**The task**
Among the lines below, take the one holding "routing by layer", the one holding "timing repair buffer", and all lines between them. Set them down exactly.

**Saved data entries**
=== Section Start ===
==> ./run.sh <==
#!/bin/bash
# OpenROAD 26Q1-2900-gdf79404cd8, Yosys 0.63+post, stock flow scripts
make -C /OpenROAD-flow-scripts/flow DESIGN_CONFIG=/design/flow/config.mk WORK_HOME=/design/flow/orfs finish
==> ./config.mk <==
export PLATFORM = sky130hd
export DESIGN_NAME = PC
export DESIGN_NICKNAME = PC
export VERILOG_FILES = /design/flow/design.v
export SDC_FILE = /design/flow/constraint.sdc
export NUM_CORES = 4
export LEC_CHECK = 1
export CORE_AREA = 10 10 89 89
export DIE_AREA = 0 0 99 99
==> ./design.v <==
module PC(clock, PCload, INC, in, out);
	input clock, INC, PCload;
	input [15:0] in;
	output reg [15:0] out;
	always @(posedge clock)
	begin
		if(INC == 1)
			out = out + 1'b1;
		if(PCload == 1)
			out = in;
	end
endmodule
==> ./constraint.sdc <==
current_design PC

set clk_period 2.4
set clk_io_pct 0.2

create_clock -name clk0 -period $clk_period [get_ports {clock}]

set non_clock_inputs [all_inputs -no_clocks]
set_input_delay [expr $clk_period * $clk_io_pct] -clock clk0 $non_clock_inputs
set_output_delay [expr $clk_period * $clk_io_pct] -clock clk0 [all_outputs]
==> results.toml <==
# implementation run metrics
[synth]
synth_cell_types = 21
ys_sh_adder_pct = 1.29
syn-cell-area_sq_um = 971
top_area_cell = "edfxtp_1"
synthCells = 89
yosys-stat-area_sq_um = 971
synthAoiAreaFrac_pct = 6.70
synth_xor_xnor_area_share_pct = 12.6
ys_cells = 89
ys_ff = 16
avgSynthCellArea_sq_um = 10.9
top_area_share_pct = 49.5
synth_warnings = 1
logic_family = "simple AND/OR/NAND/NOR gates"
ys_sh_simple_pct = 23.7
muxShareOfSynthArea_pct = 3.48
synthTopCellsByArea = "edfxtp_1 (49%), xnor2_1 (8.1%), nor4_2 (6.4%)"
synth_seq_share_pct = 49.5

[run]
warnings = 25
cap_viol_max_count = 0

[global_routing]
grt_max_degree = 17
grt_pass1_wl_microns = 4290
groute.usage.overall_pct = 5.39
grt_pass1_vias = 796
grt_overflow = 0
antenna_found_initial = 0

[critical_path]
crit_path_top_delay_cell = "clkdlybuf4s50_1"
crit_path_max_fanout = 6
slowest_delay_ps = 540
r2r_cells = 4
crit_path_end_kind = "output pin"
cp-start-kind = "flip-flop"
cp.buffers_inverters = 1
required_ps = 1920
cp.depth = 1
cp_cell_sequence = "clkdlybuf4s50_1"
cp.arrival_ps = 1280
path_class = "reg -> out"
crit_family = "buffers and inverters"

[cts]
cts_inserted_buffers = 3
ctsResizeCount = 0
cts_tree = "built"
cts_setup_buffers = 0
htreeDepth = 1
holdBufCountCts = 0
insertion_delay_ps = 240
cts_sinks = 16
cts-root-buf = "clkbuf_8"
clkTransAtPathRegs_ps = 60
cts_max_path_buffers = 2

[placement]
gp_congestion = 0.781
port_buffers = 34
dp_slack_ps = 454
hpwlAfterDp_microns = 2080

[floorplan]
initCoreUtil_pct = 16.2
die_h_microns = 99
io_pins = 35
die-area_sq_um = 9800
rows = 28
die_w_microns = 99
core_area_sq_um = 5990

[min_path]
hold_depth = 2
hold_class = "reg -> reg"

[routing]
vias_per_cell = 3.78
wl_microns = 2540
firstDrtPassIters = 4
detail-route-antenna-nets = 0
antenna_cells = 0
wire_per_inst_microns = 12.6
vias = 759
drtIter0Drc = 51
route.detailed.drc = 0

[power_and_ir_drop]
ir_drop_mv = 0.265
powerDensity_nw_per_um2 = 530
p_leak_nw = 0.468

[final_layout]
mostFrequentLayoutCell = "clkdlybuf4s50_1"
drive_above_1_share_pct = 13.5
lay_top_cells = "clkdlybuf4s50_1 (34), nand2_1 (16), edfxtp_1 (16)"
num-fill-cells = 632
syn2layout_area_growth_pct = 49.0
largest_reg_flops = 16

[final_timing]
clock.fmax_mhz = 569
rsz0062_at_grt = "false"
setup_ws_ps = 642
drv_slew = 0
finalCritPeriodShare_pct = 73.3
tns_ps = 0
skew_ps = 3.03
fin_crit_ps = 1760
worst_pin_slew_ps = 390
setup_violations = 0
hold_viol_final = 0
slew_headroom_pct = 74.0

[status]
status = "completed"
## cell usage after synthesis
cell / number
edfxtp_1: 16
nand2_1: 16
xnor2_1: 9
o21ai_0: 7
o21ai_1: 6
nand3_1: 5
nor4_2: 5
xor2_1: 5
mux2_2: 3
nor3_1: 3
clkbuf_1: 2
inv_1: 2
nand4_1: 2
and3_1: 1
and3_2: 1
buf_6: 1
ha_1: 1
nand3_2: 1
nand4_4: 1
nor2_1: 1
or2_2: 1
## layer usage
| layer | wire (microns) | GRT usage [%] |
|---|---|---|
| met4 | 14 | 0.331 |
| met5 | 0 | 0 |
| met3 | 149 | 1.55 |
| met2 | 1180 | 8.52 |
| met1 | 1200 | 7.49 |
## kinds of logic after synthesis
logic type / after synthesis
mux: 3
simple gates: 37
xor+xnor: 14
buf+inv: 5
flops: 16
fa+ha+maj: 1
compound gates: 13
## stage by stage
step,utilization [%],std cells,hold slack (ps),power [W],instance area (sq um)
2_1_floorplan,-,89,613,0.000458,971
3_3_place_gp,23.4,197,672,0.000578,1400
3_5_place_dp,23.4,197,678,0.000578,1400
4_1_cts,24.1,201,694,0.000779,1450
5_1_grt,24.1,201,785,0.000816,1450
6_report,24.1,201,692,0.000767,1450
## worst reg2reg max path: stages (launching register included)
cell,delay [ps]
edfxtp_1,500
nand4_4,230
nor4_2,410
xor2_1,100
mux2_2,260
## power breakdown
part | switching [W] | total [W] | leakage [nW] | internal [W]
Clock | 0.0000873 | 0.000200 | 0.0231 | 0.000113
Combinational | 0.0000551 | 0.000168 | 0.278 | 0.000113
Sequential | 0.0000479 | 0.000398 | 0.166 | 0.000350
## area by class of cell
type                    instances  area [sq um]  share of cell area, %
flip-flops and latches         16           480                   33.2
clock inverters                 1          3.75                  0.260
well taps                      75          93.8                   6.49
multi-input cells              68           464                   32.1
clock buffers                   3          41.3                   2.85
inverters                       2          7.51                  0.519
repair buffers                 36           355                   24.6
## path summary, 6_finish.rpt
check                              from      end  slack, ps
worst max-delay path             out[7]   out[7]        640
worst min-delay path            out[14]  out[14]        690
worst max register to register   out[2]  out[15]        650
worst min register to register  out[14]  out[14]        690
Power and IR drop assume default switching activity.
=== Section End ===
=== Section Start ===
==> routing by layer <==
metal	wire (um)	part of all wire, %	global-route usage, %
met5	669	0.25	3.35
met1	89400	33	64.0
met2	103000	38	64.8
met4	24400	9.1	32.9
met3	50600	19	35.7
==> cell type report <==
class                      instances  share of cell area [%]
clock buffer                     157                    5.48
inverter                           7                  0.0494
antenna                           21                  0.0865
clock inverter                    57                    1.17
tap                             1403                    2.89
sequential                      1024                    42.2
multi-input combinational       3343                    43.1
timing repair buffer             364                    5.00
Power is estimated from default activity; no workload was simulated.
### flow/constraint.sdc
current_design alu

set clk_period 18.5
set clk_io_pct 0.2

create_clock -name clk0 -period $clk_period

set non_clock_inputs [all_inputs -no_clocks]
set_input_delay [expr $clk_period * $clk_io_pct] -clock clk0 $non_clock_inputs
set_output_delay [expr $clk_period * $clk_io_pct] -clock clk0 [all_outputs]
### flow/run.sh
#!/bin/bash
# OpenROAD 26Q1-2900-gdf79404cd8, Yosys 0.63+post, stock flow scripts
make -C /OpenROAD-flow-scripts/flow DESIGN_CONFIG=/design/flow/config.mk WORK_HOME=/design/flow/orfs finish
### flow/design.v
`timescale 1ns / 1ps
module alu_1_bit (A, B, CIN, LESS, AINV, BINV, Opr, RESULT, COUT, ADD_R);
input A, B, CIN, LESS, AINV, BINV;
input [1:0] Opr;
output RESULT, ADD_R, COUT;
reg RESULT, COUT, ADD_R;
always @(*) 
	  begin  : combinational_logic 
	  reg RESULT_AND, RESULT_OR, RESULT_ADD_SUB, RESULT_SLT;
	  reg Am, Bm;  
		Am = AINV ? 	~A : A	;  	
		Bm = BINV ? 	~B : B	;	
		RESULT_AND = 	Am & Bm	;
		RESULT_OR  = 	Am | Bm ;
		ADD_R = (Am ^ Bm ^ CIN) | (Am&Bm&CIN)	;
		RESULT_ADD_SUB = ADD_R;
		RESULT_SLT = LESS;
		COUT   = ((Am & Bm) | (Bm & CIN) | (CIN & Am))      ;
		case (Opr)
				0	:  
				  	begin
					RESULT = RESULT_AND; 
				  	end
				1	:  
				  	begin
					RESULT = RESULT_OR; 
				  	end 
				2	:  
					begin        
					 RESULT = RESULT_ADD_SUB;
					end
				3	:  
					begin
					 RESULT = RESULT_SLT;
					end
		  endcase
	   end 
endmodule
=== Section End ===
**Exercise result**
==> routing by layer <==
metal	wire (um)	part of all wire, %	global-route usage, %
met5	669	0.25	3.35
met1	89400	33	64.0
met2	103000	38	64.8
met4	24400	9.1	32.9
met3	50600	19	35.7
==> cell type report <==
class                      instances  share of cell area [%]
clock buffer                     157                    5.48
inverter                           7                  0.0494
antenna                           21                  0.0865
clock inverter                    57                    1.17
tap                             1403                    2.89
sequential                      1024                    42.2
multi-input combinational       3343                    43.1
timing repair buffer             364                    5.00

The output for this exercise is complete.